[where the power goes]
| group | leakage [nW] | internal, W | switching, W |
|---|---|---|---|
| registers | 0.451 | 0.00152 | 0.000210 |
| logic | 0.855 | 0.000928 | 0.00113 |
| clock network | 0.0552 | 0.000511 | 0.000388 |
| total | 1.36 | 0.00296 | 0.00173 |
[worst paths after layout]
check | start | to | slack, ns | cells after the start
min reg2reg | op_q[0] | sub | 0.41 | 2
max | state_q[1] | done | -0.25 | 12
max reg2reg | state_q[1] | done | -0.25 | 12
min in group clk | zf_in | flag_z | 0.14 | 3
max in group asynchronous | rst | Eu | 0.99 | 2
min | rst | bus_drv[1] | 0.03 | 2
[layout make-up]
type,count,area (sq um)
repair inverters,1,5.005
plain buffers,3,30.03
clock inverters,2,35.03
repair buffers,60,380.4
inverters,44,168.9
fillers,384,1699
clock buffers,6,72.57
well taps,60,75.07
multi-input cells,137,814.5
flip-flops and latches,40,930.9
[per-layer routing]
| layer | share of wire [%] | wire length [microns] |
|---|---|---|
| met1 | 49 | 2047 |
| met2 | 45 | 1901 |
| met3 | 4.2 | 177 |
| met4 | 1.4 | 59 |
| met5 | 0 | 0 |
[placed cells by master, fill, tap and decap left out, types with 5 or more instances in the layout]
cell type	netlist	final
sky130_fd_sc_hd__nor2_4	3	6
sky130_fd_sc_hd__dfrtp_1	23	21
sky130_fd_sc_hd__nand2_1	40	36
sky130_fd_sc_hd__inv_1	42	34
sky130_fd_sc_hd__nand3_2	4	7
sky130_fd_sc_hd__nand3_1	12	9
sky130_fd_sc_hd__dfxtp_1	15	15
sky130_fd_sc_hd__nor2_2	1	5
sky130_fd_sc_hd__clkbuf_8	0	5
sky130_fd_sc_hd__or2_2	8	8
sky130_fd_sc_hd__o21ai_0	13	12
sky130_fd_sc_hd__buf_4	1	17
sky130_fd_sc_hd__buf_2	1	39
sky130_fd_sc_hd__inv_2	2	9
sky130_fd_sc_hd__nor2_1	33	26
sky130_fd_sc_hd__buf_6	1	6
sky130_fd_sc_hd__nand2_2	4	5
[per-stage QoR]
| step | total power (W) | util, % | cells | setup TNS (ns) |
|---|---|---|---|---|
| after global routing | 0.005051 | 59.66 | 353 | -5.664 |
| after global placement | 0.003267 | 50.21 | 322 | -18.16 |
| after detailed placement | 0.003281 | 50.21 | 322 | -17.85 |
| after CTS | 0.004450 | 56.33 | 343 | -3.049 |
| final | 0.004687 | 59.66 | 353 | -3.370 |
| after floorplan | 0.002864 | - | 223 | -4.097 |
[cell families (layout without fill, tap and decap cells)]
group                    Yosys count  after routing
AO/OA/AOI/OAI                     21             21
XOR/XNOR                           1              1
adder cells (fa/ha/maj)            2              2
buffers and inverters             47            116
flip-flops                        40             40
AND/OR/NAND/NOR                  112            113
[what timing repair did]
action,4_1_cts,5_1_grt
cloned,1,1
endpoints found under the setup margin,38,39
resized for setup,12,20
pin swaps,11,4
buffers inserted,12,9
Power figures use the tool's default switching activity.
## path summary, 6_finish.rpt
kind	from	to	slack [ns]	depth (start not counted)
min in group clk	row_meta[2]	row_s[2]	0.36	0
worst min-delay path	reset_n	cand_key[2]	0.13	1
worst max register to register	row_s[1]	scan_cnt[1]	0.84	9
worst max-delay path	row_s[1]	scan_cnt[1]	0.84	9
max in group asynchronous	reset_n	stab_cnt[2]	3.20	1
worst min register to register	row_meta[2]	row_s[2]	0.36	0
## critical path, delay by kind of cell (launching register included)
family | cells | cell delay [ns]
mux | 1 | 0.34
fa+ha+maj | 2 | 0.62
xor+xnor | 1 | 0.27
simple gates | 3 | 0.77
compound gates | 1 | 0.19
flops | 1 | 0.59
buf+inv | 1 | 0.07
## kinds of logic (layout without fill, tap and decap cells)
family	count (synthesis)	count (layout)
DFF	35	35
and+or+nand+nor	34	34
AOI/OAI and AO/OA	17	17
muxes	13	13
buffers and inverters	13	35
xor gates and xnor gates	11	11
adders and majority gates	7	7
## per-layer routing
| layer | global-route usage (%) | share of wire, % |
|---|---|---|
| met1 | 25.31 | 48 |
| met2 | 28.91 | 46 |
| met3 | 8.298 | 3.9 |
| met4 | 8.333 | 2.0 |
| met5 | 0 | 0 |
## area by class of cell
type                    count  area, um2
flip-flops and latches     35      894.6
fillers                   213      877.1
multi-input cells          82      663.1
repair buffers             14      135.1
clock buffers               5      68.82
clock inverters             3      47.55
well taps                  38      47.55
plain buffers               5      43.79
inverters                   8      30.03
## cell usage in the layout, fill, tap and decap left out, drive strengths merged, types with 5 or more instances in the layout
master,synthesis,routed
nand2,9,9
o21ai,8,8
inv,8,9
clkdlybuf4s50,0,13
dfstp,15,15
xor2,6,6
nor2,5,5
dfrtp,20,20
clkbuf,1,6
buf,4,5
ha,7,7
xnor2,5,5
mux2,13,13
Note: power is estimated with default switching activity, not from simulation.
`src/rtl/regf_pkg.sv`:
```
// Shared register-file definitions: geometry constants, the write-back request
// record, and a one-hot register decode used by hazard tracking.
package regf_pkg;

    localparam int unsigned AW   = 3;
    localparam int unsigned DW   = 8;
    localparam int unsigned NREG = 1 << AW;

    typedef struct packed {
        logic [AW-1:0] addr;
        logic [DW-1:0] data;
    } wb_req_t;

    function automatic logic [NREG-1:0] reg_onehot(input logic [AW-1:0] a);
        return NREG'(1) << a;
    endfunction

endpackage

```
`src/rtl/regf_wb_fifo.sv`:
```
// Two-push / two-pop circular buffer for write-back requests. Exposes the two
// oldest entries, a per-slot valid map and the raw storage so the owner can
// build hazard information without a second copy of the queue.
module regf_wb_fifo
    import regf_pkg::*;
#(
    parameter int unsigned DEPTH = 4
) (
    input  logic                         clk,
    input  logic                         rst_n,
    input  logic                         i_flush,
    input  logic                         i_push0,
    input  logic                         i_push1,
    input  logic [AW+DW-1:0]             i_din0,
    input  logic [AW+DW-1:0]             i_din1,
    input  logic [1:0]                   i_pop,
    output logic [AW+DW-1:0]             o_head,
    output logic [AW+DW-1:0]             o_head1,
    output logic                         o_head_vld,
    output logic                         o_head1_vld,
    output logic [$clog2(DEPTH):0]       o_level,
    output logic [DEPTH-1:0]             o_slot_vld,
    output logic [DEPTH*(AW+DW)-1:0]     o_entries
);

    localparam int unsigned EW = AW + DW;
    localparam int unsigned PW = $clog2(DEPTH);
    localparam int unsigned LW = PW + 1;

    logic [EW-1:0] r_mem [DEPTH];
    logic [PW-1:0] r_wptr;
    logic [PW-1:0] r_rptr;
    logic [LW-1:0] r_level;

    logic [1:0]    w_npush;
    logic [EW-1:0] w_first;
    logic [PW-1:0] w_wptr1;
    logic [PW-1:0] w_rptr1;

    // A lone req1 is compacted into the first free slot.
    assign w_npush = {1'b0, i_push0} + {1'b0, i_push1};
    assign w_first = i_push0 ? i_din0 : i_din1;
    assign w_wptr1 = r_wptr + PW'(1);
    assign w_rptr1 = r_rptr + PW'(1);

    // Storage writes; no reset needed since validity lives in the pointers.
    always_ff @(posedge clk) begin
        if (w_npush != 2'd0) r_mem[r_wptr] <= w_first;
        if (i_push0 && i_push1) r_mem[w_wptr1] <= i_din1;
    end

    // Pointer and occupancy update; flush wins over any pop.
    always_ff @(posedge clk or negedge rst_n) begin
        if (!rst_n) begin
            r_wptr  <= '0;
            r_rptr  <= '0;
            r_level <= '0;
        end else if (i_flush) begin
            r_wptr  <= '0;
            r_rptr  <= '0;
            r_level <= '0;
        end else begin
            r_wptr  <= r_wptr + PW'(w_npush);
            r_rptr  <= r_rptr + PW'(i_pop);
            r_level <= r_level + LW'(w_npush) - LW'(i_pop);
        end
    end

    assign o_head      = r_mem[r_rptr];
    assign o_head1     = r_mem[w_rptr1];
    assign o_head_vld  = (r_level != '0);
    assign o_head1_vld = (r_level >= LW'(2));
    assign o_level     = r_level;

    // Slot is live when its distance from the read pointer is below occupancy.
    for (genvar g = 0; g < DEPTH; g++) begin : g_slot
        logic [PW-1:0] w_off;
        assign w_off                  = PW'(g) - r_rptr;
        assign o_slot_vld[g]          = ({1'b0, w_off} < r_level);
        assign o_entries[g*EW +: EW]  = r_mem[g];
    end

endmodule

```
`src/rtl/regf_wb_sched.sv`:
```
// Write-back scheduler in front of the two-write-port register file. Queues up
// to two requests per cycle, issues the two oldest per cycle unless they hit
// the same register, and publishes a pending-write bitmap for RAW stalls.
// Build option: define WB_COALESCE_EN to merge a same-address head pair into
// a single write of the younger data.
module regf_wb_sched
    import regf_pkg::*;
#(
    parameter int unsigned DEPTH = 4
) (
    input  logic                   clk,
    input  logic                   rst_n,
    input  logic                   flush,
    input  logic                   req0_valid,
    input  logic [AW-1:0]          req0_addr,
    input  logic [DW-1:0]          req0_data,
    output logic                   req0_ready,
    input  logic                   req1_valid,
    input  logic [AW-1:0]          req1_addr,
    input  logic [DW-1:0]          req1_data,
    output logic                   req1_ready,
    output logic                   wr0,
    output logic [AW-1:0]          addr0,
    output logic [DW-1:0]          din0,
    output logic                   wr1,
    output logic [AW-1:0]          addr1,
    output logic [DW-1:0]          din1,
    output logic [NREG-1:0]        pending,
    output logic [$clog2(DEPTH):0] level
);

    localparam int unsigned EW = AW + DW;
    localparam int unsigned LW = $clog2(DEPTH) + 1;

    wb_req_t              w_head;
    wb_req_t              w_head1;
    logic                 w_head_vld;
    logic                 w_head1_vld;
    logic [LW-1:0]        w_level;
    logic [DEPTH-1:0]     w_slot_vld;
    logic [DEPTH*EW-1:0]  w_entries;
    logic                 w_push0;
    logic                 w_push1;
    logic [1:0]           w_pop;
    logic                 w_same;

    logic                 r_wr0, r_wr1;
    logic [AW-1:0]        r_addr0, r_addr1;
    logic [DW-1:0]        r_din0, r_din1;
    logic                 w_wr0_nxt, w_wr1_nxt;
    logic [AW-1:0]        w_addr0_nxt, w_addr1_nxt;
    logic [DW-1:0]        w_din0_nxt, w_din1_nxt;
    logic [NREG-1:0]      w_pending;

    // Credit is taken from registered occupancy only; same-cycle pops don't count.
    assign req0_ready = !flush && (w_level < LW'(DEPTH));
    assign req1_ready = !flush && (w_level < LW'(DEPTH - 1));
    assign w_push0    = req0_valid && req0_ready;
    assign w_push1    = req1_valid && req1_ready;
    assign w_same     = (w_head.addr == w_head1.addr);

    regf_wb_fifo #(
        .DEPTH (DEPTH)
    ) u_fifo (
        .clk         (clk),
        .rst_n       (rst_n),
        .i_flush     (flush),
        .i_push0     (w_push0),
        .i_push1     (w_push1),
        .i_din0      ({req0_addr, req0_data}),
        .i_din1      ({req1_addr, req1_data}),
        .i_pop       (w_pop),
        .o_head      (w_head),
        .o_head1     (w_head1),
        .o_head_vld  (w_head_vld),
        .o_head1_vld (w_head1_vld),
        .o_level     (w_level),
        .o_slot_vld  (w_slot_vld),
        .o_entries   (w_entries)
    );

    // Issue selection: head on port 0, head+1 on port 1 when addresses differ.
    always_comb begin
        w_wr0_nxt   = 1'b0;
        w_wr1_nxt   = 1'b0;
        w_addr0_nxt = r_addr0;
        w_din0_nxt  = r_din0;
        w_addr1_nxt = r_addr1;
        w_din1_nxt  = r_din1;
        w_pop       = 2'd0;
        if (w_head_vld) begin
            w_wr0_nxt   = 1'b1;
            w_addr0_nxt = w_head.addr;
            w_din0_nxt  = w_head.data;
            w_pop       = 2'd1;
            if (w_head1_vld) begin
`ifdef WB_COALESCE_EN
                if (w_same) begin
                    // Older write is dead; only the younger data reaches the file.
                    w_addr0_nxt = w_head1.addr;
                    w_din0_nxt  = w_head1.data;
                    w_pop       = 2'd2;
                end else begin
                    w_wr1_nxt   = 1'b1;
                    w_addr1_nxt = w_head1.addr;
                    w_din1_nxt  = w_head1.data;
                    w_pop       = 2'd2;
                end
`else
                // Same address stays queued so the older write lands first.
                if (!w_same) begin
                    w_wr1_nxt   = 1'b1;
                    w_addr1_nxt = w_head1.addr;
                    w_din1_nxt  = w_head1.data;
                    w_pop       = 2'd2;
                end
`endif
            end
        end
    end

    // Registered write ports; flush kills the enables but keeps address/data.
    always_ff @(posedge clk or negedge rst_n) begin
        if (!rst_n) begin
            r_wr0   <= 1'b0;
            r_wr1   <= 1'b0;
            r_addr0 <= '0;
            r_addr1 <= '0;
            r_din0  <= '0;
            r_din1  <= '0;
        end else if (flush) begin
            r_wr0   <= 1'b0;
            r_wr1   <= 1'b0;
        end else begin
            r_wr0   <= w_wr0_nxt;
            r_wr1   <= w_wr1_nxt;
            r_addr0 <= w_addr0_nxt;
            r_addr1 <= w_addr1_nxt;
            r_din0  <= w_din0_nxt;
            r_din1  <= w_din1_nxt;
        end
    end

    // Pending bitmap: every queued destination plus writes currently issuing.
    always_comb begin
        w_pending = '0;
        for (int unsigned i = 0; i < DEPTH; i++) begin
            if (w_slot_vld[i]) begin
                w_pending = w_pending | reg_onehot(w_entries[i*EW + DW +: AW]);
            end
        end
        if (r_wr0) w_pending = w_pending | reg_onehot(r_addr0);
        if (r_wr1) w_pending = w_pending | reg_onehot(r_addr1);
    end

    assign wr0     = r_wr0;
    assign wr1     = r_wr1;
    assign addr0   = r_addr0;
    assign addr1   = r_addr1;
    assign din0    = r_din0;
    assign din1    = r_din1;
    assign pending = w_pending;
    assign level   = w_level;

endmodule

```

• • •

PROMPT:
Please copy, exactly and with nothing else, the lines above beginning at the line that has "plain buffers,3,30.03" and ending with the line that has "[cell families (layout".

WRITTEN SOLUTION:
plain buffers,3,30.03
clock inverters,2,35.03
repair buffers,60,380.4
inverters,44,168.9
fillers,384,1699
clock buffers,6,72.57
well taps,60,75.07
multi-input cells,137,814.5
flip-flops and latches,40,930.9
[per-layer routing]
| layer | share of wire [%] | wire length [microns] |
|---|---|---|
| met1 | 49 | 2047 |
| met2 | 45 | 1901 |
| met3 | 4.2 | 177 |
| met4 | 1.4 | 59 |
| met5 | 0 | 0 |
[placed cells by master, fill, tap and decap left out, types with 5 or more instances in the layout]
cell type	netlist	final
sky130_fd_sc_hd__nor2_4	3	6
sky130_fd_sc_hd__dfrtp_1	23	21
sky130_fd_sc_hd__nand2_1	40	36
sky130_fd_sc_hd__inv_1	42	34
sky130_fd_sc_hd__nand3_2	4	7
sky130_fd_sc_hd__nand3_1	12	9
sky130_fd_sc_hd__dfxtp_1	15	15
sky130_fd_sc_hd__nor2_2	1	5
sky130_fd_sc_hd__clkbuf_8	0	5
sky130_fd_sc_hd__or2_2	8	8
sky130_fd_sc_hd__o21ai_0	13	12
sky130_fd_sc_hd__buf_4	1	17
sky130_fd_sc_hd__buf_2	1	39
sky130_fd_sc_hd__inv_2	2	9
sky130_fd_sc_hd__nor2_1	33	26
sky130_fd_sc_hd__buf_6	1	6
sky130_fd_sc_hd__nand2_2	4	5
[per-stage QoR]
| step | total power (W) | util, % | cells | setup TNS (ns) |
|---|---|---|---|---|
| after global routing | 0.005051 | 59.66 | 353 | -5.664 |
| after global placement | 0.003267 | 50.21 | 322 | -18.16 |
| after detailed placement | 0.003281 | 50.21 | 322 | -17.85 |
| after CTS | 0.004450 | 56.33 | 343 | -3.049 |
| final | 0.004687 | 59.66 | 353 | -3.370 |
| after floorplan | 0.002864 | - | 223 | -4.097 |
[cell families (layout without fill, tap and decap cells)]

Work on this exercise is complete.